藤川直樹「ドイツ立憲君主政における王統と国家ーヘルマン・レームの公法学ー」『國家學會雜誌』126巻3・4号、101-162頁

東大法学部ドイツ法のホープである著者は、この論文の元となった修士論文で修士号を取得し、助教採用された。本論を理解する能力・素養、そして何より時間がないので、とりあえず序論と第三章第三節を読んで骨子をつかませていただいた(本論には結論部が独立して存在しない)。

ヘルマン・レーム(1862〜1917)の世代においては、ゲルバーやラーバントら一世代前のゲルマン法学者にとって自明であった「多元的な法源状況を前提に意思主体としての国家法人を軸に国法体系を切り出していくのではなく、かかる国家法人を中心に据えて法源を一元的に把握することが試みられる」(136頁)。「中世的」法秩序においては不統一な法源から国家像が帰結されるのだとすれば、20世紀を迎えんとする時代にあっては、もはや近代国家を前提としてそれを矛盾無く構成する法源が問題の対象となる、・・・そう大雑把な歴史的解釈をしてもよろしかろうか。いずれにせよ、こうした相対する学問的営みの狭間に位置するのがレームなのであろう。

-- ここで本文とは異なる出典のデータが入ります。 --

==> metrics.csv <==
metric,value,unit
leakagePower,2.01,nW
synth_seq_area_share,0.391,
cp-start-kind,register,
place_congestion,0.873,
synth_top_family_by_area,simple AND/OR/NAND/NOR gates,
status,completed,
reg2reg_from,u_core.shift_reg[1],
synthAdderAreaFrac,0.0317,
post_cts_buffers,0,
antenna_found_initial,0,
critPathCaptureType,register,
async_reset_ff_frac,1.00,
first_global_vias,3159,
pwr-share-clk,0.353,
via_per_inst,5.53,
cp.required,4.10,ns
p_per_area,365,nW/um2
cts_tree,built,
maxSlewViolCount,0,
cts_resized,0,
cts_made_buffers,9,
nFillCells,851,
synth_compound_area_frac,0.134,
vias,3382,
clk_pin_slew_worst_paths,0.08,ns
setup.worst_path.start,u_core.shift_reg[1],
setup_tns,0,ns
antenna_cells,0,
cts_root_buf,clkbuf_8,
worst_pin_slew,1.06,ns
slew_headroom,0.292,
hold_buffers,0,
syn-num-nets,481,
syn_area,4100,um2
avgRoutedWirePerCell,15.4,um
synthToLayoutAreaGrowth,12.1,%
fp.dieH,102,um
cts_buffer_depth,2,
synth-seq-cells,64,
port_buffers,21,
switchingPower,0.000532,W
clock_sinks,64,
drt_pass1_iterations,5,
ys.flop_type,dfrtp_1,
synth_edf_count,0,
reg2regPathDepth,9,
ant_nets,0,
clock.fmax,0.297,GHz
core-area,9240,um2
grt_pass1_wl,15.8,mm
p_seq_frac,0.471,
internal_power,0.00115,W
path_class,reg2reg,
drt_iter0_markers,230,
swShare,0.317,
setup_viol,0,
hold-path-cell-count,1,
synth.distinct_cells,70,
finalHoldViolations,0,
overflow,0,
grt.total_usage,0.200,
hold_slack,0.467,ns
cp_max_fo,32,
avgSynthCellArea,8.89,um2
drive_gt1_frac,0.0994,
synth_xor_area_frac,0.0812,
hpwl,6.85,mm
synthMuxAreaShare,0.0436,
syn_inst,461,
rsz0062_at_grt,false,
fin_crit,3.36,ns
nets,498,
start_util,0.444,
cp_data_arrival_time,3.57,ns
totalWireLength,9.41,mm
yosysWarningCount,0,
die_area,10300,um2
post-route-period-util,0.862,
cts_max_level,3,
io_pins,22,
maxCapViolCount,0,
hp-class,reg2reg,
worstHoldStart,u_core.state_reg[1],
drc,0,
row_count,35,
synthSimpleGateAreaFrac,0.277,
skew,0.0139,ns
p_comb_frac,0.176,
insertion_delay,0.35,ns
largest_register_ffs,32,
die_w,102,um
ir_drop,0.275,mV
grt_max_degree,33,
[src/rtl/spi_slave.sv]
// 16-bit CPHA=1 SPI slave (modes 1 and 3), oversampled on sys_clk.
// Optional feature macro: SPI_SLAVE_ABORT_EN adds the spi_abort pulse output.
module spi_slave #(
    parameter int DATA_W   = 16,
    parameter int SYNC_STG = 2
) (
    input  logic              sys_clk,
    input  logic              rst_n,
    input  logic [1:0]        spi_mode,
    input  logic [DATA_W-1:0] spi_sdata,
    output logic [DATA_W-1:0] spi_rdata,
    output logic              spi_done,
    output logic              spi_busy,
    input  logic              spi_csn,
    input  logic              spi_clk,
    input  logic              spi_mosi,
`ifdef SPI_SLAVE_ABORT_EN
    output logic              spi_abort,
`endif
    output logic              spi_miso
);

    localparam int                CNT_W    = $clog2(DATA_W);
    localparam logic [CNT_W-1:0]  LAST_BIT = CNT_W'(DATA_W - 1);

    typedef enum logic [1:0] {S_IDLE, S_SHIFT, S_DONE, S_WAIT} state_e;

    state_e              state_q;
    logic [SYNC_STG-1:0] clk_sync_q, csn_sync_q, mosi_sync_q;
    logic                clk_prev_q;
    logic                armed_q;
    logic                cpol_q;
    logic [CNT_W-1:0]    bit_cnt_q;
    logic [DATA_W-1:0]   tx_buf_q, rx_buf_q, rdata_q;
    logic                done_q, abort_q, miso_q;

    logic clk_s, csn_s, mosi_s, rise, fall, lead, trail;

    // NOTE: csn sync flops reset to 0 so a csn already low at reset release
    // never looks like a high; armed_q only sets once a real high propagates.
    always_ff @(posedge sys_clk or negedge rst_n) begin
        if (!rst_n) begin
            clk_sync_q  <= '0;
            csn_sync_q  <= '0;
            mosi_sync_q <= '0;
            clk_prev_q  <= 1'b0;
        end else begin
            clk_sync_q  <= {clk_sync_q[SYNC_STG-2:0], spi_clk};
            csn_sync_q  <= {csn_sync_q[SYNC_STG-2:0], spi_csn};
            mosi_sync_q <= {mosi_sync_q[SYNC_STG-2:0], spi_mosi};
            clk_prev_q  <= clk_sync_q[SYNC_STG-1];
        end
    end

    always_comb begin
        clk_s  = clk_sync_q[SYNC_STG-1];
        csn_s  = csn_sync_q[SYNC_STG-1];
        mosi_s = mosi_sync_q[SYNC_STG-1];
        rise   = clk_s & ~clk_prev_q;
        fall   = ~clk_s & clk_prev_q;
        lead   = cpol_q ? fall : rise;
        trail  = cpol_q ? rise : fall;
    end

    always_ff @(posedge sys_clk or negedge rst_n) begin
        if (!rst_n) begin
            state_q   <= S_IDLE;
            armed_q   <= 1'b0;
            cpol_q    <= 1'b0;
            bit_cnt_q <= '0;
            tx_buf_q  <= '0;
            rx_buf_q  <= '0;
            rdata_q   <= '0;
            done_q    <= 1'b0;
            abort_q   <= 1'b0;
            miso_q    <= 1'b0;
        end else begin
            done_q  <= 1'b0;
            abort_q <= 1'b0;
            if (csn_s) armed_q <= 1'b1;
            case (state_q)
                S_IDLE: begin
                    miso_q <= 1'b0;
                    if (!csn_s && armed_q) begin
                        state_q   <= S_SHIFT;
                        tx_buf_q  <= spi_sdata;
                        cpol_q    <= (spi_mode == 2'd3);
                        bit_cnt_q <= '0;
                        armed_q   <= 1'b0;
                    end
                end
                S_SHIFT: begin
                    // csn high beats a coincident trail: the frame is dropped.
                    if (csn_s) begin
                        state_q <= S_IDLE;
                        miso_q  <= 1'b0;
                        abort_q <= 1'b1;
                    end else if (lead) begin
                        miso_q   <= tx_buf_q[DATA_W-1];
                        tx_buf_q <= {tx_buf_q[DATA_W-2:0], 1'b0};
                    end else if (trail) begin
                        rx_buf_q <= {rx_buf_q[DATA_W-2:0], mosi_s};
                        if (bit_cnt_q == LAST_BIT) state_q <= S_DONE;
                        else bit_cnt_q <= bit_cnt_q + 1'b1;
                    end
                end
                S_DONE: begin
                    rdata_q <= rx_buf_q;
                    done_q  <= 1'b1;
                    state_q <= S_WAIT;
                end
                default: begin
                    if (csn_s) begin
                        state_q <= S_IDLE;
                        miso_q  <= 1'b0;
                    end
                end
            endcase
        end
    end

    assign spi_rdata = rdata_q;
    assign spi_done  = done_q;
    assign spi_busy  = (state_q != S_IDLE);
    assign spi_miso  = miso_q;
`ifdef SPI_SLAVE_ABORT_EN
    assign spi_abort = abort_q;
`else
    logic unused_abort;
    assign unused_abort = abort_q;
`endif

endmodule
`config.mk`:
```
export PLATFORM = sky130hd
export DESIGN_NAME = fb_pixel_fetch
export DESIGN_NICKNAME = d
export VERILOG_FILES = /design/src/rtl/vga_pkg.sv /design/src/rtl/fb_fifo.sv /design/src/rtl/fb_pixel_fetch.sv
export SDC_FILE = /design/constraint.sdc
export NUM_CORES = 1
export LEC_CHECK = 0
export ABC_AREA = 1
export ABC_CLOCK_PERIOD_IN_PS = 5600
export BUFFER_PORTS_ARGS = -buffer_cell sky130_fd_sc_hd__buf_2
export CORE_ASPECT_RATIO = 1.2
export CORE_MARGIN = 2
export CORE_UTILIZATION = 45
export CTS_CLUSTER_DIAMETER = 40
export DETAILED_ROUTE_END_ITERATION = 10
export HOLD_SLACK_MARGIN = 0.03
export PLACE_DENSITY = 0.64
export SYNTH_ARGS = -nofsm -noshare
export SYNTH_HDL_FRONTEND = slang
export SYNTH_SLANG_ARGS = --single-unit
```
`constraint.sdc`:
```
create_clock -name clk -period 5.6 [get_ports clk]
set_input_delay 0.84 -clock clk [delete_from_list [all_inputs] [get_ports clk]]
set_output_delay 0.84 -clock clk [all_outputs]
set_load 0.02 [all_outputs]
```
`src/rtl/vga_pkg.sv`:
```
// Shared video timing constants and the pixel-fetch FSM state type.
package vga_pkg;
   localparam int H_ACTIVE  = 800;
   localparam int H_TOTAL   = 1040;
   localparam int V_ACTIVE  = 600;
   localparam int V_TOTAL   = 666;
   localparam int FB_PIXELS = 480000;

   typedef enum logic [1:0] {
      S_SYNC,
      S_FETCH,
      S_DONE
   } fetch_state_t;
endpackage

```
`src/rtl/fb_fifo.sv`:
```
// Single-clock pixel FIFO with occupancy output and a synchronous flush.
module fb_fifo #(
   parameter int DEPTH = 16,
   parameter int WIDTH = 24,
   localparam int AW = $clog2(DEPTH),
   localparam int CW = AW + 1
) (
   input  logic             clk,
   input  logic             rst,
   input  logic             i_flush,
   input  logic             i_push,
   input  logic [WIDTH-1:0] i_data,
   input  logic             i_pop,
   output logic [WIDTH-1:0] o_data,
   output logic [CW-1:0]    o_count,
   output logic             o_empty
);
   logic [WIDTH-1:0] r_mem [DEPTH];
   logic [AW-1:0]    r_wrPtr;
   logic [AW-1:0]    r_rdPtr;
   logic [CW-1:0]    r_count;
   logic             w_pop;

   assign o_empty = (r_count == '0);
   assign w_pop   = i_pop && !o_empty;
   assign o_data  = r_mem[r_rdPtr];
   assign o_count = r_count;

   always_ff @(posedge clk) begin
      if (rst || i_flush) begin
         r_wrPtr <= '0;
         r_rdPtr <= '0;
         r_count <= '0;
      end else begin
         if (i_push) r_wrPtr <= r_wrPtr + AW'(1);
         if (w_pop)  r_rdPtr <= r_rdPtr + AW'(1);
         case ({i_push, w_pop})
            2'b10:   r_count <= r_count + CW'(1);
            2'b01:   r_count <= r_count - CW'(1);
            default: r_count <= r_count;
         endcase
      end
   end

   // Storage carries no reset; only the pointers define what is valid.
   always_ff @(posedge clk) begin
      if (i_push && !i_flush) r_mem[r_wrPtr] <= i_data;
   end
endmodule

```
`src/rtl/fb_pixel_fetch.sv`:
```
// Framebuffer reader: prefetches RGB words into a FIFO and pops one per active pixel.
// Define FB_TEST_PATTERN_EN to replace memory data with eight vertical colour bars.
module fb_pixel_fetch
   import vga_pkg::*;
#(
   parameter int FIFO_DEPTH = 16,
   parameter int ADDR_W     = 19
) (
   input  logic              clk,
   input  logic              rst,
   input  logic              pix_en,
   input  logic [10:0]       count,
   input  logic [9:0]        line,
   output logic              mem_req,
   output logic [ADDR_W-1:0] mem_addr,
   input  logic              mem_ack,
   input  logic [23:0]       mem_data,
   output logic [7:0]        red,
   output logic [7:0]        green,
   output logic [7:0]        blue,
   output logic              underflow
);
   localparam int CW = $clog2(FIFO_DEPTH) + 1;
   localparam logic [ADDR_W-1:0] LAST_ADDR = ADDR_W'(FB_PIXELS);

   fetch_state_t      r_state, w_nextState;
   logic [ADDR_W-1:0] r_addrCnt;
   logic              r_memReq;
   logic [ADDR_W-1:0] r_memAddr;
   logic              r_discard;
   logic [23:0]       r_rgb;
   logic              r_underflow;
   logic              w_active, w_frameStart, w_ackValid, w_push, w_pop;
   logic              w_fetching, w_issue;
   logic [23:0]       w_fifoData;
   logic [CW-1:0]     w_fifoCount;
   logic              w_fifoEmpty;

   assign w_active     = pix_en && (count < 11'(H_ACTIVE)) && (line < 10'(V_ACTIVE));
   assign w_frameStart = pix_en && (count == 11'd0) && (line == 10'(V_ACTIVE));
   assign w_ackValid   = mem_ack && r_memReq;
   assign w_push       = w_ackValid && !r_discard && !w_frameStart;
   assign w_pop        = w_active && !w_fifoEmpty;

   fb_fifo #(.DEPTH(FIFO_DEPTH), .WIDTH(24)) u_fifo (
      .clk     (clk),
      .rst     (rst),
      .i_flush (w_frameStart),
      .i_push  (w_push),
      .i_data  (mem_data),
      .i_pop   (w_pop),
      .o_data  (w_fifoData),
      .o_count (w_fifoCount),
      .o_empty (w_fifoEmpty)
   );

   always_ff @(posedge clk) begin
      if (rst) r_state <= S_SYNC;
      else     r_state <= w_nextState;
   end

   always_comb begin
      w_nextState = r_state;
      case (r_state)
         S_SYNC:  if (w_frameStart) w_nextState = S_FETCH;
         S_FETCH: if (!w_frameStart && r_addrCnt == LAST_ADDR) w_nextState = S_DONE;
         S_DONE:  if (w_frameStart) w_nextState = S_FETCH;
         default: w_nextState = S_SYNC;
      endcase
   end

   // Counter reaching the frame size blocks issue in the same clk the FSM leaves S_FETCH.
   always_comb begin
      w_fetching = (r_state == S_FETCH) && (r_addrCnt != LAST_ADDR);
`ifdef FB_TEST_PATTERN_EN
      w_issue    = 1'b0;
`else
      w_issue    = w_fetching && !r_memReq && !w_frameStart &&
                   (w_fifoCount < CW'(FIFO_DEPTH));
`endif
   end

   // A request straddling frame-start still completes, but its word belongs to the old frame.
   always_ff @(posedge clk) begin
      if (rst) begin
         r_memReq  <= 1'b0;
         r_memAddr <= '0;
         r_discard <= 1'b0;
      end else begin
         if (w_ackValid) begin
            r_memReq  <= 1'b0;
            r_discard <= 1'b0;
         end else if (w_issue) begin
            r_memReq  <= 1'b1;
            r_memAddr <= r_addrCnt;
         end
         if (w_frameStart && r_memReq && !mem_ack) r_discard <= 1'b1;
      end
   end

   always_ff @(posedge clk) begin
      if (rst || w_frameStart) r_addrCnt <= '0;
      else if (w_push)         r_addrCnt <= r_addrCnt + ADDR_W'(1);
   end

`ifdef FB_TEST_PATTERN_EN
   logic [2:0]  w_bar;
   logic [23:0] w_barColour;
   assign w_bar       = 3'(count / 11'd100);
   assign w_barColour = {{8{w_bar[2]}}, {8{w_bar[1]}}, {8{w_bar[0]}}};
`endif

   always_ff @(posedge clk) begin
      if (rst) begin
         r_rgb       <= '0;
         r_underflow <= 1'b0;
      end else if (pix_en) begin
`ifdef FB_TEST_PATTERN_EN
         r_rgb <= w_active ? w_barColour : 24'd0;
`else
         if (w_pop) begin
            r_rgb <= w_fifoData;
         end else begin
            r_rgb <= '0;
            if (w_active) r_underflow <= 1'b1;
         end
`endif
      end
   end

   assign mem_req   = r_memReq;
   assign mem_addr  = r_memAddr;
   assign red       = r_rgb[23:16];
   assign green     = r_rgb[15:8];
   assign blue      = r_rgb[7:0];
   assign underflow = r_underflow;
endmodule

```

狭間に位置するが故に各方面から批判が相次いだようだが、それでその学説の価値が低くなるわけではない。著者はレームに目を付けた背景には、そんな思いもあるのかもしれない。

本論はレームの公法学説を「初期」「中期」「後期」に区分して分析し、その全体像の再構成を試みた。簡明な叙述と精緻な論理によって、内容の理解は門外漢でも十分できる。

1点結論部分でピンと来なかったのが著者の「社会史」の用い方であった。非常に広めに取れば分からなくはないが、少なくとも一般史の人間からすると「社会」はまだ見えてこない。無論一般史で用いられる「社会史」も厄介な問題をはらんでおり、それについては先週の大学院ゼミでも少し議論になったばかりである。